Esto empezó a sonar fuerte en las redes, de esas que se enteran de todo, porque la familia está desesperada y pide una mano a cualquiera que sepa algo. La Tijera News se hizo eco, y ahora todo el mundo está pendiente.
¿Dónde se perdió el hilo?
El hombre, Jorge Luis, vive allá en La Zamora, en Marianao. La última vez que lo vieron andaba caminando por el barrio, con una camisa azul de esas de manga larga y una gorra oscura, de las que no se quitan.
Se dice que andaba cerca del banco en 112 y 51, o por ahí por la Maternidad Obrera. Pero de ahí, ¡pum!, se esfumó. Ni ha vuelto a casa, ni ha cogido el teléfono, ni na'. La tensión se siente hasta en el aire.

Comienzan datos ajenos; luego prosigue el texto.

==> src/rtl/wdt_ch1_pkg.sv <==
// Constants and carrier types for the second watchdog channel
`default_nettype none
package wdt_ch1_pkg;
    localparam int FLAG_BIT = 7;
    localparam int MODE_BIT = 6;
    localparam int ENABLE_BIT = 5;
    localparam int PSC_SEL_BIT = 4;
    localparam int RST_NMI_BIT = 3;
    localparam int CKS_MSB = 2;
    localparam logic [7:0] CSR_RESET = 8'h00;
    localparam logic [7:0] CNT_RESET = 8'h00;
    localparam logic [7:0] CNT_MAX = 8'hFF;
    localparam logic [7:0] KEY_COUNTER = 8'h5A;
    localparam logic [7:0] KEY_CONTROL = 8'hA5;
    localparam int MAIN_PSC_W = 17;
    localparam int SUB_PSC_W = 8;
    // Internal reset and pin pulse lengths, in system clocks
    localparam int RESET_CYCLES = 518;
    localparam int PIN_LOW_CYCLES = 132;
    localparam logic [9:0] RESET_CNT_LOAD = 10'(RESET_CYCLES);
    localparam logic [7:0] PIN_CNT_LOAD = 8'(PIN_LOW_CYCLES);

    typedef struct packed {
        logic rd_csr;
        logic rd_cnt;
        logic wr_word;
        logic wr_byte;
        logic [15:0] wdata;
    } bus_req_t;
endpackage
`default_nettype wire
==> src/rtl/wdt_ch1.sv <==
// Watchdog / interval timer, channel with prescaler select
`timescale 1ns/100ps
`default_nettype none
module wdt_ch1 (
    input wire logic clock,
    input wire logic rst_n,
    input wire logic clk_en,
    input wire wdt_ch1_pkg::bus_req_t bus,
    input wire logic sub_clk,
    input wire logic external_reset_pin,
    output logic [7:0] rdata_q,
    output logic reset_output_pin_q,
    output logic chip_reset_q,
    output logic nmi_req_q,
    output logic interval_timer_irq_q,
    output logic reset_source_bit_q
);
    ////////////////////////////////////////////////////////////////////////
    // Divider select: bits of prescaler that must be all ones for a tick
    function automatic logic [4:0] main_exp(input logic [2:0] cks);
        case (cks)
            3'h0: main_exp = 5'h01;
            3'h1: main_exp = 5'h06;
            3'h2: main_exp = 5'h07;
            3'h3: main_exp = 5'h09;
            3'h4: main_exp = 5'h0B;
            3'h5: main_exp = 5'h0D;
            3'h6: main_exp = 5'h0F;
            default: main_exp = 5'h11;
        endcase
    endfunction

    function automatic logic [16:0] low_mask(input logic [4:0] e);
        low_mask = 17'((18'h00001 << e) - 18'h00001);
    endfunction

    ////////////////////////////////////////////////////////////////////////
    logic [7:0] csr_q, csr_d;
    logic [7:0] cnt_q, cnt_d;
    logic armed_q, armed_d;
    logic [16:0] main_psc_q;
    logic [7:0] sub_psc_q;
    logic [2:0] sub_sync_q;
    logic [1:0] ext_sync_q;
    logic [9:0] rst_cnt_q;
    logic [7:0] pin_cnt_q;

    wire logic wr_ok = bus.wr_word && !bus.wr_byte;
    wire logic wr_cnt = wr_ok && bus.wdata[15:8] == wdt_ch1_pkg::KEY_COUNTER;
    wire logic wr_csr = wr_ok && bus.wdata[15:8] == wdt_ch1_pkg::KEY_CONTROL;
    wire logic [7:0] wd = bus.wdata[7:0];
    wire logic count_en = csr_q[wdt_ch1_pkg::ENABLE_BIT];
    wire logic mode_wd = csr_q[wdt_ch1_pkg::MODE_BIT];
    wire logic sel_rst = csr_q[wdt_ch1_pkg::RST_NMI_BIT];
    wire logic [2:0] cks = csr_q[wdt_ch1_pkg::CKS_MSB:0];
    // Code 100 on the sub-clock side follows the binary progression
    wire logic [4:0] sub_e = 5'({2'h0, cks} + 5'h01);
    wire logic sub_edge = sub_sync_q[1] && !sub_sync_q[2];
    wire logic main_tick =
        (main_psc_q & low_mask(main_exp(cks))) == low_mask(main_exp(cks));
    wire logic sub_tick = sub_edge &&
        ((17'(sub_psc_q) & low_mask(sub_e)) == low_mask(sub_e));
    wire logic tick = count_en &&
        (csr_q[wdt_ch1_pkg::PSC_SEL_BIT] ? sub_tick : main_tick);
    // A coinciding counter write swallows the increment
    wire logic wrap_event = tick && !wr_cnt && cnt_q == wdt_ch1_pkg::CNT_MAX;
    wire logic wd_rst_event = wrap_event && mode_wd && sel_rst;
    wire logic reset_end = chip_reset_q && rst_cnt_q == 10'h001;
    wire logic ext_low = !ext_sync_q[1];

    ////////////////////////////////////////////////////////////////////////
    // Next state of control register, flag and counter
    always_comb begin
        csr_d = csr_q;
        armed_d = armed_q;
        cnt_d = cnt_q;
        if (bus.rd_csr && csr_q[wdt_ch1_pkg::FLAG_BIT]) begin
            armed_d = 1'b1;
        end
        if (wr_csr) begin
            csr_d[6:0] = wd[6:0];
            if (!wd[wdt_ch1_pkg::FLAG_BIT] && armed_q) begin
                csr_d[wdt_ch1_pkg::FLAG_BIT] = 1'b0;
            end
            if (!wd[wdt_ch1_pkg::ENABLE_BIT]) begin
                csr_d[wdt_ch1_pkg::FLAG_BIT] = 1'b0;
            end
            armed_d = 1'b0;
        end
        // A stale arm must not let a later flag clear unread
        if (reset_end) begin
            csr_d[wdt_ch1_pkg::FLAG_BIT] = 1'b0;
            armed_d = 1'b0;
        end
        // Set beats any clear in the same cycle
        if (wrap_event) begin
            csr_d[wdt_ch1_pkg::FLAG_BIT] = 1'b1;
        end
        if (wr_cnt) begin
            cnt_d = wd;
        end else if (!count_en) begin
            cnt_d = wdt_ch1_pkg::CNT_RESET;
        end else if (tick) begin
            cnt_d = 8'(cnt_q + 8'h01);
        end
        if (wr_csr && !wd[wdt_ch1_pkg::ENABLE_BIT]) begin
            cnt_d = wdt_ch1_pkg::CNT_RESET;
        end
    end

    ////////////////////////////////////////////////////////////////////////
    always_ff @(posedge clock or negedge rst_n) begin
        if (!rst_n) begin
            csr_q <= wdt_ch1_pkg::CSR_RESET;
            cnt_q <= wdt_ch1_pkg::CNT_RESET;
            armed_q <= 1'b0;
            interval_timer_irq_q <= 1'b0;
        end else if (clk_en) begin
            csr_q <= csr_d;
            cnt_q <= cnt_d;
            armed_q <= armed_d;
            interval_timer_irq_q <= csr_d[wdt_ch1_pkg::FLAG_BIT] &&
                !csr_d[wdt_ch1_pkg::MODE_BIT];
        end
    end

    // Prescalers run free; the sub-clock pin is synchronised first
    always_ff @(posedge clock or negedge rst_n) begin
        if (!rst_n) begin
            main_psc_q <= '0;
            sub_psc_q <= '0;
            sub_sync_q <= '0;
            ext_sync_q <= 2'h3;
        end else if (clk_en) begin
            main_psc_q <= 17'(main_psc_q + 17'h00001);
            sub_sync_q <= {sub_sync_q[1:0], sub_clk};
            ext_sync_q <= {ext_sync_q[0], external_reset_pin};
            if (sub_edge) begin
                sub_psc_q <= 8'(sub_psc_q + 8'h01);
            end
        end
    end

    // Internal reset, pin pulse and NMI request
    always_ff @(posedge clock or negedge rst_n) begin
        if (!rst_n) begin
            rst_cnt_q <= '0;
            pin_cnt_q <= '0;
            chip_reset_q <= 1'b0;
            reset_output_pin_q <= 1'b1;
            nmi_req_q <= 1'b0;
            reset_source_bit_q <= 1'b0;
        end else if (clk_en) begin
            nmi_req_q <= wrap_event && mode_wd && !sel_rst;
            if (wd_rst_event && !chip_reset_q) begin
                rst_cnt_q <= wdt_ch1_pkg::RESET_CNT_LOAD;
                pin_cnt_q <= wdt_ch1_pkg::PIN_CNT_LOAD;
                chip_reset_q <= 1'b1;
                reset_output_pin_q <= 1'b0;
            end else begin
                if (chip_reset_q) begin
                    rst_cnt_q <= 10'(rst_cnt_q - 10'h001);
                    chip_reset_q <= !reset_end;
                end
                if (!reset_output_pin_q) begin
                    pin_cnt_q <= 8'(pin_cnt_q - 8'h01);
                    reset_output_pin_q <= pin_cnt_q == 8'h01;
                end
            end
            if (ext_low) begin
                reset_source_bit_q <= 1'b1;
            end else if (wd_rst_event && !chip_reset_q) begin
                reset_source_bit_q <= 1'b0;
            end
        end
    end

    always_ff @(posedge clock or negedge rst_n) begin
        if (!rst_n) begin
            rdata_q <= 8'h00;
        end else if (clk_en) begin
            if (bus.rd_csr) begin
                rdata_q <= csr_q;
            end else if (bus.rd_cnt) begin
                rdata_q <= cnt_q;
            end
        end
    end

    ////////////////////////////////////////////////////////////////////////
    // Checks
    logic [9:0] hold_q;
    logic [7:0] low_q;
    always_ff @(posedge clock or negedge rst_n) begin
        if (!rst_n) begin
            hold_q <= '0;
            low_q <= '0;
        end else if (clk_en) begin
            hold_q <= chip_reset_q ? 10'(hold_q + 10'h001) : 10'h000;
            low_q <= !reset_output_pin_q ? 8'(low_q + 8'h01) : 8'h00;
        end
    end
endmodule // wdt_ch1
`default_nettype wire

==> config.mk <==
export PLATFORM = sky130hd
export DESIGN_NAME = wdt_ch1
export DESIGN_NICKNAME = d
export VERILOG_FILES = /design/src/rtl/wdt_ch1_pkg.sv /design/src/rtl/wdt_ch1.sv
export SDC_FILE = /design/constraint.sdc
export NUM_CORES = 1
export LEC_CHECK = 0
export ABC_CLOCK_PERIOD_IN_PS = 3650
export BUFFER_PORTS_ARGS = -buffer_cell sky130_fd_sc_hd__buf_2
export CAP_MARGIN = 5
export CELL_PAD_IN_SITES_DETAIL_PLACEMENT = 1
export CELL_PAD_IN_SITES_GLOBAL_PLACEMENT = 1
export CORE_MARGIN = 1.5
export CORE_UTILIZATION = 40
export CTS_BUF_LIST = sky130_fd_sc_hd__clkbuf_4
export DETAILED_ROUTE_END_ITERATION = 16
export HOLD_SLACK_MARGIN = 0.02
export PLACE_DENSITY_LB_ADDON = 0.12
export SETUP_SLACK_MARGIN = 0.5
export SYNTH_ARGS = -nofsm -noshare
export SYNTH_HDL_FRONTEND = slang
export SYNTH_SLANG_ARGS = --single-unit
==> constraint.sdc <==
create_clock -name clock -period 3.65 [get_ports clock]
set_clock_uncertainty 0.15 [all_clocks]
set_input_delay 0.365 -clock clock [delete_from_list [all_inputs] [get_ports clock]]
set_output_delay 0.365 -clock clock [all_outputs]
set_load 0.05 [all_outputs]
==> flow_summary.html <==
<table>
<tr><th>Metric</th><th>Value</th></tr>
<tr><th colspan="2">Outcome</th></tr>
<tr><td>Result of the run</td><td>finished, final reports clean</td></tr>
<tr><th colspan="2">Setup path</th></tr>
<tr><td>Kind of end point of the critical path</td><td>flop</td></tr>
<tr><td>FF-to-FF setup slack</td><td>600 ps</td></tr>
<tr><td>Peak fanout along the critical path</td><td>5</td></tr>
<tr><td>Data arrival, critical path</td><td>roughly 3200 ps</td></tr>
<tr><td>Crit path kind</td><td>reg -&gt; reg</td></tr>
<tr><td>Critical path startpoint category</td><td>flop</td></tr>
<tr><td>Crit Reg-Reg Startpoint</td><td>csr_q[0]$_DFFE_PN0P_</td></tr>
<tr><td>Capture point of the worst reg-to-reg path</td><td>cnt_q[4]$_DFFE_PN0P_</td></tr>
<tr><td>Worst path required time</td><td>3840 ps</td></tr>
<tr><td>R2r worst-path depth</td><td>12</td></tr>
<tr><th colspan="2">Yosys</th></tr>
<tr><td>Area share of the leading cell type in the synthesized netlist</td><td>0.442</td></tr>
<tr><td>Biggest area consumer among synthesized cells</td><td>sky130_fd_sc_hd__dfrtp_1</td></tr>
<tr><td>Number of different library cells in the post-synthesis netlist</td><td>between 60 and 70</td></tr>
<tr><td>EDFF count, synth</td><td>0</td></tr>
<tr><td>Cell count after synthesis</td><td>449</td></tr>
<tr><td>Most area-consuming cells after synthesis</td><td>sky130_fd_sc_hd__dfrtp_1 44%, sky130_fd_sc_hd__xnor2_1 4.3%, sky130_fd_sc_hd__nand2_1 3.9%</td></tr>
<tr><td>Primary flip-flop cell chosen by synthesis mapping</td><td>sky130_fd_sc_hd__dfrtp_1</td></tr>
<tr><td>Proportion of synthesized flip-flops having asynchronous set or reset</td><td>1.00</td></tr>
<tr><td>Post-Synthesis Cell Area</td><td>~0.0042 sq mm</td></tr>
<tr><td>Synthesis Warnings</td><td>0</td></tr>
<tr><td>Net count after synthesis</td><td>just under 500</td></tr>
<tr><td>Synthesized flop and latch total</td><td>78</td></tr>
<tr><td>Mean instance size in the synthesized netlist</td><td>around 9.5 sq um</td></tr>
<tr><td>Register area share after synthesis</td><td>0.460</td></tr>
<tr><th colspan="2">Final layout</th></tr>
<tr><td>Leading cell types in the layout, fill and taps excluded</td><td>74 x sky130_fd_sc_hd__dfrtp_1, 43 x sky130_fd_sc_hd__nor2_1, 42 x sky130_fd_sc_hd__nand2_1</td></tr>
<tr><td>Area Overhead vs Synth</td><td>15.7%</td></tr>
<tr><td>Post-Layout Cell Count</td><td>approximately 640</td></tr>
<tr><td>FILL cells</td><td>approximately 1200</td></tr>
<tr><td>Layout net count</td><td>around 540</td></tr>
<tr><td>Antenna cells</td><td>0</td></tr>
<tr><td>Share of layout cells above drive strength 1</td><td>0.201</td></tr>
<tr><td>Most common cell after layout, fill and taps aside</td><td>sky130_fd_sc_hd__dfrtp_1</td></tr>
<tr><th colspan="2">Timing</th></tr>
<tr><td>Number of max-slew violations in the final report</td><td>0</td></tr>
<tr><td>Worst max-slew margin expressed relative to the limit</td><td>0.327</td></tr>
<tr><td>Transition time at the pin with the least slew margin</td><td>between 1000 and 1500 ps</td></tr>
<tr><td>Final Cycle Share</td><td>0.837</td></tr>
<tr><td>Number of hold violations in the final report</td><td>0</td></tr>
<tr><td>Fmax</td><td>~330 MHz</td></tr>
<tr><td>Minimum clock period</td><td>just over 3000 ps</td></tr>
<tr><td>Final sum of negative setup slack</td><td>0 ps</td></tr>
<tr><td>Number of setup violations in the final report</td><td>0</td></tr>
<tr><td>Unrepaired setup endpoints after global routing</td><td>false</td></tr>
<tr><th colspan="2">Job</th></tr>
<tr><td># Max-Cap Violations</td><td>0</td></tr>
<tr><th colspan="2">Drt</th></tr>
<tr><td>Remaining antenna violation count</td><td>0</td></tr>
<tr><td>Initial drt markers</td><td>approximately 140</td></tr>
<tr><td>Routed length per instance</td><td>17.9 microns</td></tr>
<tr><td>Wire length after detailed routing</td><td>approximately 12000 microns</td></tr>
<tr><td>Count of TritonRoute iterations in the first routing pass</td><td>4</td></tr>
<tr><td>Vias per cell</td><td>5.60</td></tr>
<tr><td>DRC violations left</td><td>0</td></tr>
<tr><td>Via count</td><td>approximately 3600</td></tr>
<tr><th colspan="2">Floorplanning</th></tr>
<tr><td>Core outline area</td><td>0.0103 sq mm</td></tr>
<tr><td>Chip Height</td><td>roughly 110 microns</td></tr>
<tr><td>Total number of placement rows</td><td>37</td></tr>
<tr><td>Width of the die</td><td>roughly 110 microns</td></tr>
<tr><td>Total die area</td><td>0.0112 sq mm</td></tr>
<tr><td>Initial standard-cell utilization of the core</td><td>0.411</td></tr>
<tr><td>Number of top-level design ports</td><td>38</td></tr>
<tr><th colspan="2">CTS</th></tr>
<tr><td>Worst-path clk slew</td><td>140 ps</td></tr>
<tr><td>Clock H-tree levels</td><td>3</td></tr>
<tr><td>CTS tree</td><td>yes</td></tr>
<tr><td>Latest clock arrival within the worst-skew pair</td><td>430 ps</td></tr>
<tr><td>Number of clock sinks seen by CTS</td><td>between 70 and 80</td></tr>
<tr><td>Buffer type at the clock tree root</td><td>sky130_fd_sc_hd__clkbuf_4</td></tr>
<tr><td>Number of clock buffers inserted by TritonCTS</td><td>9</td></tr>
<tr><td>Clock Tree Buf Depth</td><td>2</td></tr>
<tr><th colspan="2">Global routing</th></tr>
<tr><td>Gr ovfl total</td><td>0</td></tr>
<tr><td>Vias in the first global route</td><td>3854</td></tr>
<tr><td>Wire length of the first global-routing pass</td><td>19700 microns</td></tr>
<tr><td>Initial antenna violation count</td><td>0</td></tr>
<tr><td>Total Routing Usage GR</td><td>0.221</td></tr>
<tr><td>Largest net degree at the start of global routing</td><td>approximately 80</td></tr>
<tr><th colspan="2">Power</th></tr>
<tr><td>Reg power frac</td><td>0.511</td></tr>
<tr><td>Lkg Pwr</td><td>2.19 nW</td></tr>
<tr><td>Cell internal pwr</td><td>0.00147 W</td></tr>
<tr><td>Comb power frac</td><td>0.251</td></tr>
<tr><td>Switching part of the total power</td><td>0.358</td></tr>
<tr><td>Clock Power Share</td><td>0.238</td></tr>
<tr><td>Worst IR Drop VDD</td><td>about 180 uV</td></tr>
<tr><td>Net switching power</td><td>0.000819 W</td></tr>
<tr><td>Power density of the placed cells</td><td>465 mW/mm^2</td></tr>
<tr><td>Overall power</td><td>around 0.0023 W</td></tr>
<tr><th colspan="2">Min path</th></tr>
<tr><td>Worst Hold Launch</td><td>bus[4]</td></tr>
<tr><td>Number of cells on the worst hold path</td><td>2</td></tr>
<tr><td>Worst Hold Endpoint</td><td>csr_q[4]$_DFFE_PN0P_</td></tr>
<tr><td>Worst hold path class</td><td>in -&gt; reg</td></tr>
<tr><th colspan="2">Place</th></tr>
<tr><td>Post-placement cell count</td><td>a little over 600</td></tr>
<tr><td>Post-DP HPWL</td><td>8080 microns</td></tr>
<tr><td>Gpl congestion</td><td>a little under 0.8</td></tr>
<tr><td>Port Buffer Count</td><td>37</td></tr>
</table>
## Yosys cell counts (2+ instances only)
cell / n
sky130_fd_sc_hd__a211oi_1: 5
sky130_fd_sc_hd__a21oi_1: 22
sky130_fd_sc_hd__a2bb2oi_1: 4
sky130_fd_sc_hd__a31o_1: 2
sky130_fd_sc_hd__a31oi_1: 5
sky130_fd_sc_hd__and2_1: 3
sky130_fd_sc_hd__and3_1: 8
sky130_fd_sc_hd__buf_1: 2
sky130_fd_sc_hd__buf_2: 2
sky130_fd_sc_hd__clkbuf_1: 8
sky130_fd_sc_hd__dfrtp_1: 75
sky130_fd_sc_hd__dfstp_2: 3
sky130_fd_sc_hd__ha_1: 11
sky130_fd_sc_hd__inv_1: 23
sky130_fd_sc_hd__mux2_2: 14
sky130_fd_sc_hd__mux2i_1: 3
sky130_fd_sc_hd__nand2_1: 44
sky130_fd_sc_hd__nand2b_1: 4
sky130_fd_sc_hd__nand3_1: 23
sky130_fd_sc_hd__nand3b_1: 3
sky130_fd_sc_hd__nand4_1: 6
sky130_fd_sc_hd__nand4b_1: 2
sky130_fd_sc_hd__nor2_1: 43
sky130_fd_sc_hd__nor2b_1: 2
sky130_fd_sc_hd__nor3_1: 9
sky130_fd_sc_hd__nor4_1: 9
sky130_fd_sc_hd__o211ai_1: 2
sky130_fd_sc_hd__o21ai_0: 24
sky130_fd_sc_hd__o22ai_1: 20
sky130_fd_sc_hd__o311a_1: 2
sky130_fd_sc_hd__or3_1: 4
sky130_fd_sc_hd__or4_1: 2
sky130_fd_sc_hd__or4b_1: 2
sky130_fd_sc_hd__xnor2_1: 21
sky130_fd_sc_hd__xor2_1: 10
## per-stage QoR
| step | hold WS [ps] | utilization | instance area, sq um | worst slack (ps) |
|---|---|---|---|---|
| 2_1_floorplan | -80.6 | - | 4250 | 545 |
| 3_3_place_gp | 313 | 0.446 | 4600 | 384 |
| 3_5_place_dp | 320 | 0.446 | 4600 | 261 |
| 4_1_cts | 22.0 | 0.467 | 4820 | 509 |
| 5_1_grt | 40.3 | 0.476 | 4920 | 470 |
| 6_report | 49.1 | 0.476 | 4920 | 596 |
## area by class of cell
type	count	area, sq um	share of cell area
Timing Repair Buffer	57	352	0.0715
Clock buffer	9	67.6	0.0137
Tap cell	136	170	0.0346
Multi-Input combinational cell	334	2210	0.450
Clock inverter	7	72.6	0.0148
Inverter	23	86.3	0.0176
Sequential cell	78	1960	0.398
## critical path, cell delays in order (launching register included)
cell and delay (ps):
sky130_fd_sc_hd__dfrtp_1 410, sky130_fd_sc_hd__nand2_2 90, sky130_fd_sc_hd__inv_2 70, sky130_fd_sc_hd__ha_4 270
sky130_fd_sc_hd__nand2_2 60, sky130_fd_sc_hd__ha_1 280, sky130_fd_sc_hd__o2111ai_1 100, sky130_fd_sc_hd__a21o_1 200
sky130_fd_sc_hd__a211oi_4 280, sky130_fd_sc_hd__a41oi_4 230, sky130_fd_sc_hd__buf_6 200, sky130_fd_sc_hd__or4_4 510
sky130_fd_sc_hd__o2111a_1 120
## registers in the layout, summed over array words and instances, names as in the netlist
name                  flops
pin_cnt_q                 8
armed_q                   1
csr_q                     8
rdata_q                   8
interval_timer_irq_q      1
reset_output_pin_q        1
sub_psc_q                 8
reset_source_bit_q        1
ext_sync_q                2
cnt_q                     8
nmi_req_q                 1
main_psc_q               17
sub_sync_q                3
chip_reset_q              1
rst_cnt_q                10
## timing repair
action                                  4_1_cts  5_1_grt
hold endpoints to repair                     78        0
hold buffers                                  4        0
buffers inserted                              1        7
pin swaps                                     1        6
endpoints found under the setup margin       16       17
resized for setup                             5        9
## metal layers
metal	track usage	vias up	wire length, microns
met5	0	-	0
met4	0.0820	0	176
met3	0.0258	13	262
met2	0.374	46	5630
met1	0.290	1816	5450
li1	-	1734	-
## power groups by stage
| stage | combinational (W) | sequential, W | clock, W |
|---|---|---|---|
| after detailed placement | 0.000529 | 0.00119 | 0 |
| after CTS | 0.000544 | 0.00117 | 0.000566 |
| after global placement | 0.000508 | 0.00118 | 0 |
| final | 0.000573 | 0.00117 | 0.000545 |
| after floorplan | 0.000329 | 0.00120 | 0 |
| after global routing | 0.000641 | 0.00120 | 0.000589 |
## worst max path at each step
| stage | start | end | cells after the start |
|---|---|---|---|
| 6_report | csr_q[0]$_DFFE_PN0P_ | cnt_q[4]$_DFFE_PN0P_ | 12 |
| 5_1_grt | csr_q[0]$_DFFE_PN0P_ | cnt_q[4]$_DFFE_PN0P_ | 12 |
| 4_1_cts | csr_q[0]$_DFFE_PN0P_ | rst_cnt_q[6]$_DFFE_PN0P_ | 10 |
| 3_5_place_dp | csr_q[2]$_DFFE_PN0P_ | cnt_q[4]$_DFFE_PN0P_ | 11 |
| 3_3_place_gp | csr_q[2]$_DFFE_PN0P_ | cnt_q[4]$_DFFE_PN0P_ | 11 |
| 2_1_floorplan | csr_q[1]$_DFFE_PN0P_ | rst_cnt_q[8]$_DFFE_PN0P_ | 12 |
## logic make-up (layout without fill, tap and decap cells)
group           count (synthesis)  in the layout  share of synthesized area
simple gates                  169            169                      0.196
compound gates                105            105                      0.166
flops                          78             78                      0.460
buf+inv                        37             96                     0.0359
xor+xnor                       31             31                     0.0639
mux                            17             17                     0.0442
fa+ha+maj                      11             11                     0.0324
other cells                     1              1                   0.000883
(Power assumes the default switching activity.)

¿Y esto a quién le cae arriba?
Pues mira, a la familia le cae la angustia encima, claro está. La gente se pregunta qué puede estar pasando, si habrá tenido un problema, si se habrá metido en algo. Esta incertidumbre es lo peor, te come por dentro.
La gente siempre anda hablando de estas cosas, y cuando alguien desaparece así, la preocupación se contagia. Esperemos que no sea nada grave, pero ya sabes cómo es la cosa, la gente no se queda tranquila.
¿Qué dicen los involucrados?
La familia está en todos los frentes, buscando, preguntando, moviendo lo que pueden. Su hija, Indira, ha sido la que ha dado la cara, pidiendo ayuda a gritos en las redes.
Ha puesto hasta un número de teléfono, el 55833617, para que le digan algo. Y no solo eso, ¡hasta están ofreciendo recompensa! Al que dé la clave para encontrarlo, le sueltan unos pesos. La cosa es seria.
¿Y ahora qué?
Pues ahora, a esperar y a seguir buscando. La esperanza es lo último que se pierde, dicen. La familia mantiene la fe, y las redes sociales están activas, que a veces son las que resuelven estos misterios.
Habrá que ver qué pasa en las próximas horas, si aparece alguna pista o si alguien se anima a dar un dato. Lo importante es que regrese sano y salvo. ¡A cruzar los dedos y a mantener la vista atenta!